▶ **Your task**:
Retype exactly the lines below, beginning with the first and ending with the line where "2 2 388 390" appears.

Collected data entries
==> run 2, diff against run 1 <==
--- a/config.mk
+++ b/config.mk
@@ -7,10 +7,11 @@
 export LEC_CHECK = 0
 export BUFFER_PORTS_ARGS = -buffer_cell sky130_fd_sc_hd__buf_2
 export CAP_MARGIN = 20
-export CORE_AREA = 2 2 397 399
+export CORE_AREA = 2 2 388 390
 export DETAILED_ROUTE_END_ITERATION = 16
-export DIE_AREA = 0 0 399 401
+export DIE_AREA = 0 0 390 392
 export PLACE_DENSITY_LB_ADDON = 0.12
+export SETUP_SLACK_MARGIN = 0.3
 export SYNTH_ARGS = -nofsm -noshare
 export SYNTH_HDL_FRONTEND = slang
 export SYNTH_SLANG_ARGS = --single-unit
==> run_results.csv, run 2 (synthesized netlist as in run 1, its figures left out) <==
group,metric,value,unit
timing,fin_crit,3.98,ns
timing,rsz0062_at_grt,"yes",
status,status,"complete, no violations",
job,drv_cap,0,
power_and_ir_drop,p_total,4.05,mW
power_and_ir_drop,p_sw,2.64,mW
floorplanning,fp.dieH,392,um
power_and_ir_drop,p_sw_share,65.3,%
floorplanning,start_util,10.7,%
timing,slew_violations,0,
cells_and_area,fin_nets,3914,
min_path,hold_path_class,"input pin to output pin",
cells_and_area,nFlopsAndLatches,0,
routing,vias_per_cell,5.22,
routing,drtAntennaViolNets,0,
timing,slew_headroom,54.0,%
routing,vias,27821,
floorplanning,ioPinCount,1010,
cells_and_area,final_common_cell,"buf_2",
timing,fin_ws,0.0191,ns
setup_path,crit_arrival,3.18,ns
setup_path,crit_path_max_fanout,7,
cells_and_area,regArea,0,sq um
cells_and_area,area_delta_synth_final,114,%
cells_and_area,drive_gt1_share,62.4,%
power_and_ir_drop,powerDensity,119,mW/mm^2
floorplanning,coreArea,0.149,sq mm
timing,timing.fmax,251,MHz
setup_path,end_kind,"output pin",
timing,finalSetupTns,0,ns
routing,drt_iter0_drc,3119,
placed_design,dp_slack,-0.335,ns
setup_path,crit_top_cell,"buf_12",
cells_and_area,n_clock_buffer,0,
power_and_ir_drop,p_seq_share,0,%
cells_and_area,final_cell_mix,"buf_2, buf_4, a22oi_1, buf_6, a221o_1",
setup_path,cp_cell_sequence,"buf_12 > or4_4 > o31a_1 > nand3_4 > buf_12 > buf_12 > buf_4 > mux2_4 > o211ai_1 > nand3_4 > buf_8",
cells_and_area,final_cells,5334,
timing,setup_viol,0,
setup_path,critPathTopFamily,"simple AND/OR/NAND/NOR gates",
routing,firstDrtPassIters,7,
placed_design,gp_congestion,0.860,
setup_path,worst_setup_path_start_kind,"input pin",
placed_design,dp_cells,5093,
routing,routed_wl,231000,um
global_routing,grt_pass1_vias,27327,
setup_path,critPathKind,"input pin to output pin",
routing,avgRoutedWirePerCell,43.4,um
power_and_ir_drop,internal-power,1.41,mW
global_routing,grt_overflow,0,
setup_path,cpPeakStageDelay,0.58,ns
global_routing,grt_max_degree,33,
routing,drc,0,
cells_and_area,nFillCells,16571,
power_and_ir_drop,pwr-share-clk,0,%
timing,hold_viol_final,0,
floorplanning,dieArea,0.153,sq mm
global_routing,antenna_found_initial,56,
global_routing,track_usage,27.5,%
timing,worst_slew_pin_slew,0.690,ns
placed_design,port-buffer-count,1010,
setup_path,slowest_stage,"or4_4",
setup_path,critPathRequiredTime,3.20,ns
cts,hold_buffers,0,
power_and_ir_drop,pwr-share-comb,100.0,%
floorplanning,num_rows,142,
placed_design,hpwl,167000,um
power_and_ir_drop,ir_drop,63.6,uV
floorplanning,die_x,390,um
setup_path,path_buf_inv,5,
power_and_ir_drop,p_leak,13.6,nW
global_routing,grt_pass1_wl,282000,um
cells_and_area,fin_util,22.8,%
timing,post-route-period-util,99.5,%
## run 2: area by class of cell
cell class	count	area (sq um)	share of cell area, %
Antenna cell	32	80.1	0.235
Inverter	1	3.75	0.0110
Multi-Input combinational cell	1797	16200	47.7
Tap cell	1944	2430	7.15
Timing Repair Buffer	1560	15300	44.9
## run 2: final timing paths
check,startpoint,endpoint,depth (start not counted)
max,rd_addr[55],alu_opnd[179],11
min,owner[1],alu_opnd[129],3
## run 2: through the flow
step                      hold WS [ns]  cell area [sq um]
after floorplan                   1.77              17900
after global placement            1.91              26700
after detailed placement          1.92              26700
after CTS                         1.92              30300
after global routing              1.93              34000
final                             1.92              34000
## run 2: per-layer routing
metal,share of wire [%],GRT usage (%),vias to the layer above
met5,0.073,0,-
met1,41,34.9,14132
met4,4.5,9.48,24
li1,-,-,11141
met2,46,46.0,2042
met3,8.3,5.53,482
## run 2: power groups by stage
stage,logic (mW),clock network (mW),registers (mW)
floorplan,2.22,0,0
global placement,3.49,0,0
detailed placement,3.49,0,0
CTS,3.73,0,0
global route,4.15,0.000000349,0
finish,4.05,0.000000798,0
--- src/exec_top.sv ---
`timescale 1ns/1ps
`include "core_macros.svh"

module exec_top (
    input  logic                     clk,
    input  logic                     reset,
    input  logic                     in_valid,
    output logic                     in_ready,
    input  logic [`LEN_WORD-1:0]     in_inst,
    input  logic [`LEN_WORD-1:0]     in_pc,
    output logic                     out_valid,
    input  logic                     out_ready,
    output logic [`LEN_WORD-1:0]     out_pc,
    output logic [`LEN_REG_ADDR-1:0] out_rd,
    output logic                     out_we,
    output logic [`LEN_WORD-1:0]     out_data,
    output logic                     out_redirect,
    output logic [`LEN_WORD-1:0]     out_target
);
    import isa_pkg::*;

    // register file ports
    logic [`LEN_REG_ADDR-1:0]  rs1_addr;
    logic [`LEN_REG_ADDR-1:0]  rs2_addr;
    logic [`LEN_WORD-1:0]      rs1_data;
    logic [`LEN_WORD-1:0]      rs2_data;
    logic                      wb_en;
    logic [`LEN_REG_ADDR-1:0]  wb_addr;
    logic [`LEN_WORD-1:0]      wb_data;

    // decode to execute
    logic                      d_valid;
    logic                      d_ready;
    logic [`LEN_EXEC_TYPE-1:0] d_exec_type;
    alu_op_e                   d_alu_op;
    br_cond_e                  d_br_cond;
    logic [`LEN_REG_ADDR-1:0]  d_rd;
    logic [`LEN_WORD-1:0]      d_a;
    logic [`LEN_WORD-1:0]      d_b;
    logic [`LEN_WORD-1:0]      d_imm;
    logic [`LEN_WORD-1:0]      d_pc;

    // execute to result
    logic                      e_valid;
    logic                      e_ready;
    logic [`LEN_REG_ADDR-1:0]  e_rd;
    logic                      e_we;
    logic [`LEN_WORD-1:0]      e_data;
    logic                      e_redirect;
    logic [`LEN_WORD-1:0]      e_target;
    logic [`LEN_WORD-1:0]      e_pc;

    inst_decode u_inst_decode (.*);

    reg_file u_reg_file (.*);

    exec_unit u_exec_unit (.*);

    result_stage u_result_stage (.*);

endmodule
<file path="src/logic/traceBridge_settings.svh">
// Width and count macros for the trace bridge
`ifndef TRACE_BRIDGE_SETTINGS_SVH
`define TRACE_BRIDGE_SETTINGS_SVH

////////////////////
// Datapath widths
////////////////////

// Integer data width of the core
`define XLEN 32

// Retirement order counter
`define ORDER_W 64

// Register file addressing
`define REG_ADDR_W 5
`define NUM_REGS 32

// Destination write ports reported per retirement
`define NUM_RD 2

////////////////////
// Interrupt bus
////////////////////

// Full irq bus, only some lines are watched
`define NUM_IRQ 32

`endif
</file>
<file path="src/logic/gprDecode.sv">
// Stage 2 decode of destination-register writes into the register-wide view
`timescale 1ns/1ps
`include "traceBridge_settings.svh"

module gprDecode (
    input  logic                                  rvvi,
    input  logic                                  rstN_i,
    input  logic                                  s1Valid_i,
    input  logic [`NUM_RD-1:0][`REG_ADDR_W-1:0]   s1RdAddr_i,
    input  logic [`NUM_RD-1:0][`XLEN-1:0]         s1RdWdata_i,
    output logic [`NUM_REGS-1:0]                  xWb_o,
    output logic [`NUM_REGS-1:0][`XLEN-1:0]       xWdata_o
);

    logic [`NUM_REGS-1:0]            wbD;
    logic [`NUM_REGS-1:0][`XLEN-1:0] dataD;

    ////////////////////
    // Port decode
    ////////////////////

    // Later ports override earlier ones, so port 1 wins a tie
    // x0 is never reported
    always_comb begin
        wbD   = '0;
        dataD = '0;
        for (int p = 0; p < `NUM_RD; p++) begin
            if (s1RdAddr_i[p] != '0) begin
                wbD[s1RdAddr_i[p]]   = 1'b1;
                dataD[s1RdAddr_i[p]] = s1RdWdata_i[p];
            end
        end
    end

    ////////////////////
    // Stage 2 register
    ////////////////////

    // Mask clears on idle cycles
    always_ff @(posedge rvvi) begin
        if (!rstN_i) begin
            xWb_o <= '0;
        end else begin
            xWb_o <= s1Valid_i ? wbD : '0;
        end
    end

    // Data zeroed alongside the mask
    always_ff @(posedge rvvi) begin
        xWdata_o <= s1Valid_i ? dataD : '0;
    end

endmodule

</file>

▶ **Written reply**:
==> run 2, diff against run 1 <==
--- a/config.mk
+++ b/config.mk
@@ -7,10 +7,11 @@
 export LEC_CHECK = 0
 export BUFFER_PORTS_ARGS = -buffer_cell sky130_fd_sc_hd__buf_2
 export CAP_MARGIN = 20
-export CORE_AREA = 2 2 397 399
+export CORE_AREA = 2 2 388 390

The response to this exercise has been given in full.